どうしても気になってしょうがなかった。「バルブクリアランス」
「測定せずにいられねえ。ハアハア
「やめておこうよ。余計なことしないで、さっさと載せようよ。たいていの場合、何かやると失敗するじゃん。
「まあまあ、そういわずに。な?ちょっとぐらいいいだろ?な?な?
「・・・・・・」
「さ、そんなにぴったり閉じていないで、グイッとなっと。」
hedhazushi.jpg
なんかっ・・・ヘッドカバーがっ・・・外れない!このっ!くのっ!!

ふう・・・無理矢理こじりまくって、何とか外したぜ。ヘッドカバー。
heduragawa.jpg
18年間で18,000kmしか走行していないことを整備書の履歴で確認したんだけど・・・
kamshaft.jpg
きっちり定期点検を受け続けていたあの整備書は・・・どうも本当のことを記載していたみたいだなあ。
思ったよりも全然綺麗。自分たちで組み立てたエンジンよりもこっちのほうがオイル交換をちゃんとしてもらっていたみたいだ。

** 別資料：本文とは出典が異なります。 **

==> run X <==
==> flow/design.v <==
module testpc(
	clock,   
	reset,   
	pc,   
	instruction,   
	mem_data,   
	mem_addr,   
	mem_wdata,   
	mwrite_enable,
	mread_enable,
	regwrite_enable,   
	write_addr,   
	reg_write_data   
	);
	input clock, reset;
	input [15:0] instruction, mem_data;
	output [15:0] pc, mem_addr, mem_wdata;
	output [15:0] reg_write_data;
	output mwrite_enable, mread_enable, regwrite_enable;
	output [2:0] write_addr;
	reg [15:0] pc, read_data1, read_data2, ext_imm_data, alu_result;
	reg [15:0] reg_write_data;
	reg [15:0] jump_addr, branch_addr;
	reg [15:0] mwrite_addr, mread_addr;
	reg [6:0] imm_data;
	reg [2:0] read_addr1, read_addr2, write_addr;
	reg [1:0] result_sel;
	reg regwrite_enable, func_sel, imm_sel, mwrite_enable;
	reg mread_enable, memtoreg_sel, jump_enable, branch_enable;
	reg [15:0] reg_table[0:7];
	reg [15:0] c, temp;
	reg c1, c2, s1;
	wire [15:0] b1;
	wire [15:0] and_result, not_result;
	assign mem_addr = alu_result;
	assign mem_wdata = read_data2;
	always@(posedge clock or negedge reset)
	begin
		if(reset == 1'b0)
			pc <= 16'b0000000000000000;
		else if(branch_enable == 1'b1)
		begin
			if(alu_result == 0)
				pc <= pc + branch_addr;
			else
				pc <= pc + 16'b0000000000000001;
		end
		else if(jump_enable == 1'b1)
			pc <= 16'b0000000000000000 + jump_addr;
		else
			pc <= pc + 16'b0000000000000001;
	end
	always@(instruction)
	begin
		begin
			if(instruction[15:13] == 3'b001 && instruction[3:0] <= 4'b0010)   
			begin
				if(instruction[3:0] == 4'b0000)   
				begin
					read_addr1 = instruction[12:10]; 
					read_addr2 = instruction[9:7];  
					write_addr = instruction[6:4];  
					imm_data = 7'b0000000;
					mwrite_addr = 16'b0000000000000000;
					mread_addr = 16'b0000000000000000;
					jump_addr = 16'b0000000000000000;
					branch_addr = 16'b0000000000000000;
					regwrite_enable = 1'b1;
					func_sel = 1'b0;
					result_sel = 2'b00;
					imm_sel = 1'b0;
					mwrite_enable = 1'b0;
					mread_enable = 1'b0;
					memtoreg_sel = 1'b0;
					jump_enable = 1'b0;
					branch_enable = 1'b0;
				end
				else if(instruction[3:0] == 4'b0001)   
				begin
					read_addr1 = instruction[12:10];  
					read_addr2 = instruction[9:7];  
					write_addr = instruction[6:4];  
					imm_data = 7'b0000000;
					mwrite_addr = 16'b0000000000000000;
					mread_addr = 16'b0000000000000000;
					jump_addr = 16'b0000000000000000;
					branch_addr = 16'b0000000000000000;
					regwrite_enable = 1'b1;
					func_sel = 1'b0;
					result_sel = 2'b10;
					imm_sel = 1'b0;
					mwrite_enable = 1'b0;
					mread_enable = 1'b0;
					memtoreg_sel = 1'b0;
					jump_enable = 1'b0;
					branch_enable =	1'b0;		
				end
				else   
				begin
					read_addr1 = instruction[12:10];  
					read_addr2 = instruction[9:7];  
					write_addr = instruction[6:4];  
					imm_data = 7'b0000000;
					mwrite_addr = 16'b0000000000000000;
					mread_addr = 16'b0000000000000000;
					jump_addr = 16'b0000000000000000;
					branch_addr = 16'b0000000000000000;
					regwrite_enable = 1'b1;
					func_sel = 1'b0;
					result_sel = 2'b11;
					imm_sel = 1'b0;
					mwrite_enable = 1'b0;
					mread_enable = 1'b0;
					memtoreg_sel = 1'b0;
					jump_enable = 1'b0;
					branch_enable =	1'b0;		
				end
			end
			else if(instruction[15:13] == 3'b011)   
			begin
				read_addr1 = instruction[12:10];  
				read_addr2 = 3'b000; 
				write_addr = instruction[9:7];  
				imm_data = instruction[6:0];  
				mwrite_addr = 16'b0000000000000000;
				mread_addr = 16'b0000000000000000;
				jump_addr = 16'b0000000000000000;
				branch_addr = 16'b0000000000000000;
				regwrite_enable = 1'b1;
				func_sel = 1'b0;
				result_sel = 2'b00;
				imm_sel = 1'b1;
				mwrite_enable = 1'b0;
				mread_enable = 1'b0;
				memtoreg_sel = 1'b0;
				jump_enable = 1'b0;
				branch_enable =	1'b0;	
			end
			else if(instruction[15:13] == 3'b100)   
			begin
				read_addr1 = instruction[12:10]; 
				read_addr2 = 3'b000;  
				write_addr = instruction[9:7]; 
				imm_data = instruction[6:0];  
				mwrite_addr = 16'b0000000000000000;
				mread_addr = instruction[12:10];
				jump_addr = 16'b0000000000000000;
				branch_addr = 16'b0000000000000000;
				regwrite_enable = 1'b1;
				func_sel = 1'b0;
				result_sel = 2'b00;
				imm_sel = 1'b1;
				mwrite_enable = 1'b0;
				mread_enable = 1'b1;
				memtoreg_sel = 1'b1;
				jump_enable = 1'b0;
				branch_enable =	1'b0;	
			end
			else if(instruction[15:13] == 3'b101)   
			begin
				read_addr1 = instruction[12:10]; 
				read_addr2 = instruction[9:7];
				write_addr = 3'b000;
				imm_data = instruction[6:0]; 
				mwrite_addr = instruction[9:7]; 
				mread_addr = 16'b0000000000000000;
				jump_addr = 16'b0000000000000000;
				branch_addr = 16'b0000000000000000;
				regwrite_enable = 1'b0;
				func_sel = 1'b0;
				result_sel = 2'b00;
				imm_sel = 1'b1;
				mwrite_enable = 1'b1;
				mread_enable = 1'b0;
				memtoreg_sel = 1'b0;
				jump_enable = 1'b0;
				branch_enable =	1'b0;	
			end
			else if(instruction[15:13] == 3'b110)   
			begin
				read_addr1 = instruction[12:10]; 
				read_addr2 = instruction[9:7]; 
				write_addr = 3'b000;
				imm_data = instruction[6:0]; 
				mwrite_addr = 16'b0000000000000000;
				mread_addr = 16'b0000000000000000;
				jump_addr = 16'b0000000000000000;
				branch_addr = instruction[6:0];
				regwrite_enable = 1'b0;
				func_sel = 1'b1;
				result_sel = 2'b00;
				imm_sel = 1'b0;
				mwrite_enable = 1'b0;
				mread_enable = 1'b0;
				memtoreg_sel = 1'b0;
				jump_enable = 1'b0;
				branch_enable =	1'b1;	
			end
			else if(instruction[15:13] == 3'b111)   
			begin
				read_addr1 = 3'b000;
				read_addr2 = 3'b000; 
				write_addr = 3'b000;
				imm_data = 7'b0000000;
				mwrite_addr = 16'b0000000000000000;
				mread_addr = 16'b0000000000000000;
				jump_addr = instruction[12:0];   
				branch_addr = 16'b0000000000000000;
				regwrite_enable = 1'b0;
				func_sel = 1'b0;
				result_sel = 2'b00;
				imm_sel = 1'b0;
				mwrite_enable = 1'b0;
				mread_enable = 1'b0;
				memtoreg_sel = 1'b0;
				jump_enable = 1'b1;
				branch_enable = 1'b0;	
			end
			else   
			begin
				read_addr1 = 3'b000;
				read_addr2 = 3'b000;
				write_addr = 3'b000;
				imm_data = 7'b0000000;
				mwrite_addr = 16'b0000000000000000;
				mread_addr = 16'b0000000000000000;
				jump_addr = 16'b0000000000000000;
				branch_addr = 16'b0000000000000000;
				regwrite_enable = 1'b0;
				func_sel = 1'b0;
				result_sel = 2'b00;
				imm_sel = 1'b0;
				mwrite_enable = 1'b0;
				mread_enable = 1'b0;
				memtoreg_sel = 1'b0;
				jump_enable = 1'b0;
				branch_enable =	1'b0;	
			end
		end
	end
	always@(alu_result, mem_data, memtoreg_sel)
	begin
		if(memtoreg_sel == 1'b1)
			reg_write_data = mem_data;
		else
			reg_write_data = alu_result;
	end
	always@(posedge clock or negedge reset)
	begin
		if(reset == 1'b0)   
		begin
			reg_table[0] <= 16'b0000000000000000;
			reg_table[1] <= 16'b0000000000000000;
			reg_table[2] <= 16'b0000000000000000;
			reg_table[3] <= 16'b0000000000000000;
			reg_table[4] <= 16'b0000000000000000;
			reg_table[5] <= 16'b0000000000000000;
			reg_table[6] <= 16'b0000000000000000;
			reg_table[7] <= 16'b0000000000000000;
		end
		else if(regwrite_enable == 1'b1)
			reg_table[write_addr] <= reg_write_data;
	end
	always@(*)
	begin
		read_data1 = reg_table[read_addr1];
		read_data2 = reg_table[read_addr2];
	end
	reg [15:0] mux_data;
	reg [15:0] adder_result;	
	always@(imm_data)
	begin
		if(imm_data[6] == 1'b1)
			ext_imm_data = 16'b1111111110000000 + imm_data;
		else
			ext_imm_data = 16'b0000000000000000 + imm_data;
	end
	always@(read_data2, ext_imm_data, imm_sel)
	begin
		if(imm_sel == 1'b0)
			mux_data = read_data2;
		else
			mux_data = ext_imm_data;
	end
	always@(mux_data, b1, func_sel)
	case(func_sel)
		1'b0 : temp = mux_data;
		1'b1 : temp = ~mux_data + 1;
	endcase
	assign b1 = temp;
	always@(*)
	begin
	adder_result[0] = read_data1[0] ^ b1[0];
	c[0] = read_data1[0] & b1[0];	
	s1 = b1[1] ^ c[0];
	c1 = b1[1] & c[0];
	adder_result[1] = read_data1[1] ^ s1;
	c2 = read_data1[1] & s1;
	c[1] = c1 | c2;
	s1 = b1[2] ^ c[1];
	c1 = b1[2] & c[1];
	adder_result[2] = read_data1[2] ^ s1;
	c2 = read_data1[2] & s1;
	c[2] = c1 | c2;	
	s1 = b1[3] ^ c[2];
	c1 = b1[3] & c[2];
	adder_result[3] = read_data1[3] ^ s1;
	c2 = read_data1[3] & s1;
	c[3] = c1 | c2;
	s1 = b1[4] ^ c[3];
	c1 = b1[4] & c[3];
	adder_result[4] = read_data1[4] ^ s1;
	c2 = read_data1[4] & s1;
	c[4] = c1 | c2;
	s1 = b1[5] ^ c[4];
	c1 = b1[5] & c[4];
	adder_result[5] = read_data1[5] ^ s1;
	c2 = read_data1[5] & s1;
	c[5] = c1 | c2;
	s1 = b1[6] ^ c[5];
	c1 = b1[6] & c[5];
	adder_result[6] = read_data1[6] ^ s1;
	c2 = read_data1[6] & s1;
	c[6] = c1 | c2;
	s1 = b1[7] ^ c[6];
	c1 = b1[7] & c[6];
	adder_result[7] = read_data1[7] ^ s1;
	c2 = read_data1[7] & s1;
	c[7] = c1 | c2;
	s1 = b1[8] ^ c[7];
	c1 = b1[8] & c[7];
	adder_result[8] = read_data1[8] ^ s1;
	c2 = read_data1[8] & s1;
	c[8] = c1 | c2;
	s1 = b1[9] ^ c[8];
	c1 = b1[9] & c[8];
	adder_result[9] = read_data1[9] ^ s1;
	c2 = read_data1[9] & s1;
	c[9] = c1 | c2;
	s1 = b1[10] ^ c[9];
	c1 = b1[10] & c[9];
	adder_result[10] = read_data1[10] ^ s1;
	c2 = read_data1[10] & s1;
	c[10] = c1 | c2;
	s1 = b1[11] ^ c[10];
	c1 = b1[11] & c[10];
	adder_result[11] = read_data1[11] ^ s1;
	c2 = read_data1[11] & s1;
	c[11] = c1 | c2;
	s1 = b1[12] ^ c[11];
	c1 = b1[12] & c[11];
	adder_result[12] = read_data1[12] ^ s1;
	c2 = read_data1[12] & s1;
	c[12] = c1 | c2;
	s1 = b1[13] ^ c[12];
	c1 = b1[13] & c[12];
	adder_result[13] = read_data1[13] ^ s1;
	c2 = read_data1[13] & s1;
	c[13] = c1 | c2;
	s1 = b1[14] ^ c[13];
	c1 = b1[14] & c[13];
	adder_result[14] = read_data1[14] ^ s1;
	c2 = read_data1[14] & s1;
	c[14] = c1 | c2;
	s1 = b1[15] ^ c[14];
	c1 = b1[15] & c[14];
	adder_result[15] = read_data1[15] ^ s1;
	c2 = read_data1[15] & s1;
	c[15] = c1 | c2;
	end
	assign and_result = read_data1 & mux_data;
	assign not_result = ~read_data1 + mux_data;
	always@(adder_result, and_result, not_result, result_sel)
	case(result_sel)
		2'b00 : alu_result = adder_result;
		2'b01 : 
		begin
			if(adder_result >= 0)
				alu_result = 8'b00000000;
			else
				alu_result = 8'b00000001;
		end
		2'b10 : alu_result = and_result;
		2'b11 : alu_result = not_result;
	endcase
endmodule
Design SNN, start of the top module:
module SNN(
	clk,
	rst_n,
	in_valid,
	img,
	ker,
	weight,
	out_valid,
	out_data
);
input clk;
input rst_n;
input in_valid;
input [7:0] img;
input [7:0] ker;
input [7:0] weight;
output reg out_valid;
output reg [9:0] out_data;
genvar x, y;
reg [6:0] count_in;
wire [2:0] count_in_x;
wire [1:0] count_in_y;
wire [2:0] count_row;
reg [7:0] image[2:0][5:0];
reg [7:0] kernel[8:0];
reg [7:0] fc_weight[3:0];
reg conv_in_valid;
wire conv_out_valid;
reg [63:0] next_conv_in;
reg [71:0] conv_in;
wire [19:0] conv_out;
wire [7:0] conv_quantize_out;
wire conv_quantize_out_valid;
wire [7:0] max_pool_out;
wire max_pool_out_valid;
wire [16:0] fc_out_1;
wire [16:0] fc_out_2;
wire fc_out_valid;
wire [7:0] fc_quantization_out_1;
wire [7:0] fc_quantization_out_2;
wire fc_quantization_out_valid;
wire [9:0] l1_out;
wire l1_out_valid;
assign count_in_x = count_in % 'd6;
assign count_in_y = (count_in / 'd6) % 'd3;
assign count_row = (count_in / 'd6) % 'd6;
always@(posedge clk or negedge rst_n) begin
	if(!rst_n)
		count_in <= 0;
	else if(in_valid)
		count_in <= count_in + 1;
	else
		count_in <= 0;
end
  ...
Size in the first run: roughly 6400 cells after synthesis, roughly 38 I/O pins, roughly 57000 sq um of cells after synthesis.
make LEC_CHECK=0 CAP_MARGIN=20 CORE_MARGIN=2 CORE_UTILIZATION=58 SLEW_MARGIN=20 finish   # period 13.5 ns
run.sh (not shown) runs the stock make flow with config.mk's settings and CLKGATE_MAP_FILE=.
The starting point produced a layout that fails on negative setup slack.
Change:
ABC_AREA = 1   (was unset)
CORE_UTILIZATION = 70   (was 58)
MAX_ROUTING_LAYER = met4   (was unset)
SETUP_SLACK_MARGIN = 0.55   (was unset)
clock period = 15.7 ns   (was 13.5 ns; I/O delays follow)
Outcome:
- Now the flow failed in global routing (5_1_grt), error GRT-0232
- die size goes down by 18%
- area after synthesis falls by 1.7%
- synthesized cell count climbs by 14%
Change:
ABC_AREA = unset   (was 1)
CORE_UTILIZATION = 66   (was 70)
CTS_CLUSTER_SIZE = 95   (was unset)
MAX_ROUTING_LAYER = unset   (was met4)
PLACE_DENSITY = 0.37   (was unset)
SETUP_SLACK_MARGIN = unset   (was 0.55)
clock period = 15.4 ns   (was 15.7 ns; I/O delays follow)
The changed run finished with negative setup slack left.
Synthesized area is higher by 1.7%.
Synthesized cell count is lower by 13%.
Die size is higher by 7.7%.
Change:
ABC_AREA = 1   (was unset)
CORE_UTILIZATION = 53   (was 66)
CTS_CLUSTER_SIZE = unset   (was 95)
PLACE_DENSITY = unset   (was 0.37)
clock period = 9.16 ns   (was 15.4 ns; I/O delays follow)
Effect: Now the flow died in global routing (5_1_grt), error GRT-0232; synthesized area falls by about 1.7%; die size rises by about 22%; synthesized cell count rises by 14%.

---

## v20
SNN again, from the RTL that the note above started with.
Settings: LEC_CHECK=0, ABC_AREA=1, CAP_MARGIN=20, CELL_PAD_IN_SITES_GLOBAL_PLACEMENT=0, CORE_MARGIN=2, CORE_UTILIZATION=68, CTS_CLUSTER_DIAMETER=30, CTS_CLUSTER_SIZE=33, GPL_TIMING_DRIVEN=1, MAX_ROUTING_LAYER=met4, SLEW_MARGIN=20, TNS_END_PERCENT=35; clock period 15.6 ns.
For v20, the flow was terminated by a tool error in global routing and produced no final design.
Relative to v20, the following input files were edited for v46:
Settings: a deleted ABC_AREA that had been 1; a deleted MAX_ROUTING_LAYER that had been met4; a change of CORE_UTILIZATION from 68 to 65.
--- outcome ---
- v46 finished every stage; the final checks, however, were not passed, the failures being negative setup slack.
- Delta (v46 minus v20): synthesized area per cell now larger; count of mapped cells out of synthesis now smaller.
- Changes observed in v46 relative to v20: proportion of synthesized chip area in sequential cells saw a decrease; setup slack at placement saw an increase; fraction of the mapped netlist area in simple logic gates saw a decrease; weighted congestion at the end of routability-driven global placement saw a decrease.
- Taking v20 as the reference, in v46 maximum buffer depth of the clock tree roughly the same; synthesized-area fraction occupied by xor and xnor cells higher.
- Total clock buffers created by CTS, v46 vs v20: down by a few percent
- Sort v20 and v46 by compound-cell area share of the yosys netlist, descending, and v46 comes first.
Modified inputs, v32 compared to v46
Settings: removing TNS_END_PERCENT (formerly 35); changing CORE_UTILIZATION from 65 to 40; removing GPL_TIMING_DRIVEN (formerly 1); removing CELL_PAD_IN_SITES_GLOBAL_PLACEMENT (formerly 0); removing CTS_CLUSTER_DIAMETER (formerly 30); removing CTS_CLUSTER_SIZE (formerly 33); changing the clock period (ns, I/O delays scaled along) from 15.6 to 17.0.
[summary]
- v32: done, clean on timing, DRC and antenna
- | total track usage | higher: v46 |
- Re cell internal power dissipation: v46 was higher than v32.
- Summary of the comparison: maximum fanout count along the critical path is higher in v32, relative to v46.
- In v32, wire length after detailed routing is lower than in v46.
- Of the two values seen for highest metal layer with signal wires, met5 was produced by v32 and met4 by v46.
- v46 has lower portion of total power attributed to combinational logic than v32.
- Looking at part of the cycle the worst path needs across v46 and v32, the one that comes out higher is v46.
> inputs changed (v32 -> v11)
Settings: CORE_MARGIN changed from 2 to 10; MIN_ROUTING_LAYER newly set to met2; CELL_PAD_IN_SITES_DETAIL_PLACEMENT newly set to 0; MAX_ROUTING_LAYER newly set to met5; TNS_END_PERCENT newly set to 25; HOLD_SLACK_MARGIN newly set to 0.17; SETUP_SLACK_MARGIN newly set to 2.36; GPL_TIMING_DRIVEN newly set to 0; GPL_ROUTABILITY_DRIVEN newly set to 0; SLEW_MARGIN changed from 20 to 10.
Findings:
- What ended v11 was a tool error in global routing; the run never finished.
- Comparing v32 against v11, there is no change at all in net count after synthesis.
- Delta (v11 minus v32): chip width went up, post-placement worst setup slack moved down, number of setup buffers added after CTS picked up an extra 186, floorplan core area held, detailed placement HPWL +about 1.2%.
- Between v11 and v32, the number of buffers added by the clock tree synthesis step is higher for v32.
- In the metrics for v11 and v32, the one carrying the lower area enclosed by the die boundary is v32.
- As far as chip area in the Yosys report goes, v32 and v11 are indistinguishable; the numbers are identical.
- On placed standard-cell area, the higher figure sits with v11, not v32.
- Number of gates resized after CTS on v11 is up relative to v32.
Input changes introduced in v9 (baseline for comparison: v11):
Settings: a deleted MAX_ROUTING_LAYER that had been met5; a deleted CELL_PAD_IN_SITES_DETAIL_PLACEMENT that had been 0; a deleted SETUP_SLACK_MARGIN that had been 2.36; an added ABC_AREA of 1; a deleted GPL_TIMING_DRIVEN that had been 0; an added CTS_CLUSTER_SIZE of 98; a change of SLEW_MARGIN from 10 to 20; a deleted GPL_ROUTABILITY_DRIVEN that had been 0; an added PLACE_DENSITY of 0.38; a change of CORE_MARGIN from 10 to 2; a deleted HOLD_SLACK_MARGIN that had been 0.17; a change of CORE_UTILIZATION from 40 to 72; a deleted MIN_ROUTING_LAYER that had been met2; a change of TNS_END_PERCENT from 25 to 40; a change of the clock period (ns, I/O delays scaled along) from 17.0 to 10.3.
[summary]
v9 got as far as global routing, where a tool error ended the run. Summary — post-synthesis share of cell area spent on and-or and or-and gates, v9 relative to v11: lower, by 5.6 points. Per the comparison of v9 with v11, synthesized cell count +920, buffer depth of the longest clock path ~0 delta, share of synthesized area spent on multiplexers -1.6 points. Comparing die width for v9 and v11, the bigger number came from v11. Post-synthesis simple-gate area fraction, v9 and v11: larger value in v9. Relative to v11, the area figure in the yosys stat output of v9 is lower by 1.7%. Compare v9 and v11 | post-placement cell area lower: v11. Number of setup buffers added after CTS of v9 falls short of that of v11 by more than a quarter.
### v9 -> v38
Settings: a deleted ABC_AREA that had been 1; a deleted TNS_END_PERCENT that had been 40; a change of CORE_UTILIZATION from 72 to 40; a deleted CTS_CLUSTER_SIZE that had been 98; a deleted PLACE_DENSITY that had been 0.38; a change of the clock period (ns, I/O delays scaled along) from 10.3 to 16.5.
### Flow results
v38 finished end to end and its layout was clean on timing, DRC and antenna.
v38 vs. v9: number of buffers inserted by post-CTS setup repair went down by 134.
Standard cell area after detailed placement of v38 falls short of that of v9 by more than 10%.
v38 against v9: post-synthesis average cell area rose by 1.3 um^2; portion of the post-synthesis area used by sequential elements saw a decrease.

---

Starting RTL as in the previous note.
export LEC_CHECK = 0
export ABC_AREA = 1
export CAP_MARGIN = 20
export CORE_ASPECT_RATIO = 1.82
export CORE_MARGIN = 2
export CORE_UTILIZATION = 70
export SETUP_SLACK_MARGIN = 0.55
export SLEW_MARGIN = 20
create_clock -name core_clock -period 15.7 [get_ports {clk}]
The baseline ended with an error in global routing (5_1_grt).
Change:
- CORE_ASPECT_RATIO: 1.82 -> unset
- CORE_UTILIZATION: 70 -> 58
- PLACE_DENSITY_LB_ADDON: unset -> 0.07
- SETUP_SLACK_MARGIN: 0.55 -> 3.97
- clock period: 15.7 -> 13.5 ns (I/O delays scaled with it)
=> The changed run failed in global routing (5_1_grt). Area after synthesis is unchanged. Synthesized cell count does not change. Die area rose by about a fifth.
Change:
- CORE_UTILIZATION: 58 -> 72
- CTS_CLUSTER_SIZE: unset -> 13
- HOLD_SLACK_MARGIN: unset -> 0.3
- PLACE_DENSITY_LB_ADDON: 0.07 -> 0.06
- SETUP_SLACK_MARGIN: 3.97 -> unset
- clock period: 13.5 -> 11.2 ns (I/O delays scaled with it)
After rerunning:
- The changed run ended with an error in global routing (5_1_grt)
- area after synthesis does not change
- synthesized cell count stays the same
- die area falls by about a fifth
Change:
- CTS_CLUSTER_DIAMETER: unset -> 355
- CTS_CLUSTER_SIZE: 13 -> 14
- HOLD_SLACK_MARGIN: 0.3 -> unset
The changed run aborted during global routing (5_1_grt) (GRT-0116). Die area is unchanged. Synthesized cell count stays the same. Area after synthesis does not change.
Change:
- ABC_AREA: 1 -> unset
- CTS_CLUSTER_DIAMETER: 355 -> unset
- CTS_CLUSTER_SIZE: 14 -> unset
- PLACE_DENSITY_LB_ADDON: 0.06 -> unset
- clock period: 11.2 -> 16.5 ns (I/O delays scaled with it)
After rerunning: The changed run did not get past global routing (5_1_grt). Synthesized area climbs by 1.7%. Die size increases by about 1.7%. Synthesized cell count drops by about 13%.
Change:
- CORE_MARGIN: 2 -> 4
- CORE_UTILIZATION: 72 -> 23
- PLACE_DENSITY: unset -> 0.85
- clock period: 16.5 -> 17.0 ns (I/O delays scaled with it)
Result: The new run ran to the end with no violations; synthesized cell count stays the same; die size rose to 3.1 times its value; synthesized area is unchanged.

---

SNN again, from the RTL that the note above started with.
clock: 11.2 ns
lec_check: 0
abc_area: 1
cap_margin: 20
core_margin: 2
core_utilization: 72
hold_slack_margin: 0.3
place_density_lb_addon: 0.06
slew_margin: 20
tns_end_percent: 5
The starting point did not get past global routing (5_1_grt) (GRT-0116).
==> next run, changes <==
Settings changed: HOLD_SLACK_MARGIN 0.3 to default, TNS_END_PERCENT 5 to default.
Clock period 11.2 ns to 13.7 ns, I/O delays scaled along.
Effect: The changed run ended with an error in global routing (5_1_grt) with GRT-0116; die size does not change; synthesized area is unchanged; synthesized cell count does not change.
==> next run, changes <==
Settings changed: CORE_UTILIZATION 72 to 70, MAX_ROUTING_LAYER from default to met4, PLACE_DENSITY_LB_ADDON 0.06 to default, SETUP_SLACK_MARGIN from default to 0.55.
Clock period 13.7 ns to 15.8 ns, I/O delays scaled along.
What happened:
- The new run ended with an error in global routing (5_1_grt) on GRT-0232
- die area went up by 2.8%
- area after synthesis does not change
- synthesized cell count stays the same

---

SNN again, from the RTL that the note above started with.
==> flow/config.mk <==
export PLATFORM = sky130hd
export DESIGN_NAME = SNN
export DESIGN_NICKNAME = SNN
export VERILOG_FILES = /design/flow/design.v
export SDC_FILE = /design/flow/constraint.sdc
export NUM_CORES = 4
export LEC_CHECK = 0
export ABC_AREA = 1
export CAP_MARGIN = 20
export CELL_PAD_IN_SITES_DETAIL_PLACEMENT = 2
export CELL_PAD_IN_SITES_GLOBAL_PLACEMENT = 0
export CORE_MARGIN = 9
export CORE_UTILIZATION = 32
export CTS_CLUSTER_DIAMETER = 138
export CTS_CLUSTER_SIZE = 49
export GPL_ROUTABILITY_DRIVEN = 0
export GPL_TIMING_DRIVEN = 1
export MAX_ROUTING_LAYER = met5
export MIN_ROUTING_LAYER = met2
export PLACE_DENSITY_LB_ADDON = 0.24
export SLEW_MARGIN = 20
export TNS_END_PERCENT = 15
==> flow/constraint.sdc <==
create_clock -name core_clock -period 11.0 [get_ports {clk}]
set_input_delay 2.2000 -clock core_clock [delete_from_list [all_inputs] [get_ports {clk}]]
set_output_delay 2.2000 -clock core_clock [all_outputs]
set_load 0.01 [all_outputs]
The starting point ended with an error in 5_1_grt.
Then changed:
Settings changed: CELL_PAD_IN_SITES_DETAIL_PLACEMENT 2 to not set, CORE_MARGIN 9 to 2, CORE_UTILIZATION 32 to 58, CTS_CLUSTER_DIAMETER 138 to 30, CTS_CLUSTER_SIZE 49 to 33, GPL_ROUTABILITY_DRIVEN 0 to not set, MAX_ROUTING_LAYER met5 to not set, MIN_ROUTING_LAYER met2 to not set, PLACE_DENSITY_LB_ADDON 0.24 to not set, TNS_END_PERCENT 15 to 35.
Clock period 11.0 ns to 9.16 ns, I/O delays scaled along.
After rerunning: The new run did not get past 5_1_grt on GRT-0232. Die size decreases by 48%. Synthesized cell count stays the same. Synthesized area stays the same.
No activity file was given, so power comes from the tool's default toggle rates.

さて、この日のために買っておいたんだよ。「超ロングシクネスゲージ」とトヨタ車用バルブアジャスティングツールを2本。
前は150mm品で測定に苦労しちゃったけど、今回の300mm品なら楽々だぜ。
sukimageji.jpg
ちゃっちゃと16本のバルブクリアランスを測定。
わかったことは・・・インテーク側は許容範囲内に入っていた。
エキゾースト側は・・・0.02mm開き方向に許容範囲から外れていた。

驚いたのは、インテーク側もエキゾースト側も8本ずつあるのに「ぴったり一致して基準値から誤差が出ていた。」こと。
すげえなあ。このエンジンって、ロボットで組み立てられているんだろうになあ。たくさんのパーツが組み付けられているのに8本のエキゾーストバルブ全てが、「開き方向に0.02mm外れている。」っていうのは・・・・

さて、じゃ、シムを交換して、基準値内に収まるようにしよう。
え〜と・・・バルブアジャスティングツールってどうつかうのかね?
パイプレンチみたいな形状の道具の方で、カムをぐいぐい回していって・・・・
付属の平たい板で・・・シムの周りにある丸いソケットをグイッて押し下げるの?

あ、確かにシムが浮いてきた感じがする。
んじゃ、ピンセットでそのシムを・・・・とれないよ。
このっ!くのっ!とれない。ひっぱりだせな〜い!
pinset.jpg
必殺技だよ!いつものマグネットを取って!!ドキドキドキドキ・・・・・
「はい。」
ふう・・・普通に渡してくれたぜ。また目の前で、オーナー夫妻の特殊なプレイが繰り広げられるのかと思って、すごく身構えちゃった。
「うん。でも、血行は良くなったような気がする。」
シ〜!プレイの結果は聞いてない。大きな声でそういうことを言っちゃダメ。ねっ?

マグネットを差し込むんだけど・・・どうやってもシムを引き出すことができない。
ウンウン悪戦苦闘しているところに外車整備係が登場。
「いいところに来たッ!バルブクリアランス調整やって!!」

「え?なんですかこの工具?こんな工具見たことがない・・・・」
どうやらプロは、「カムシャフトを載せたまま、バルブクリアランス調整」なんてしないらしい。
しば〜らくチャレンジしてくれた後・・・・
「僕らだったら、さっさとカムを外しますね。こんな工具を使って時間を取るぐらいだったら、別の作業をした方がよっぽど効率がいいです。」

あ、やっぱり?

う〜ん・・・でもなあ・・・今回のエンジンは、「消耗部品交換以外は、全くいじらずに耐久レースに出る。」のがテーマだからなあ・・・触りたくないなあ。カムシャフト。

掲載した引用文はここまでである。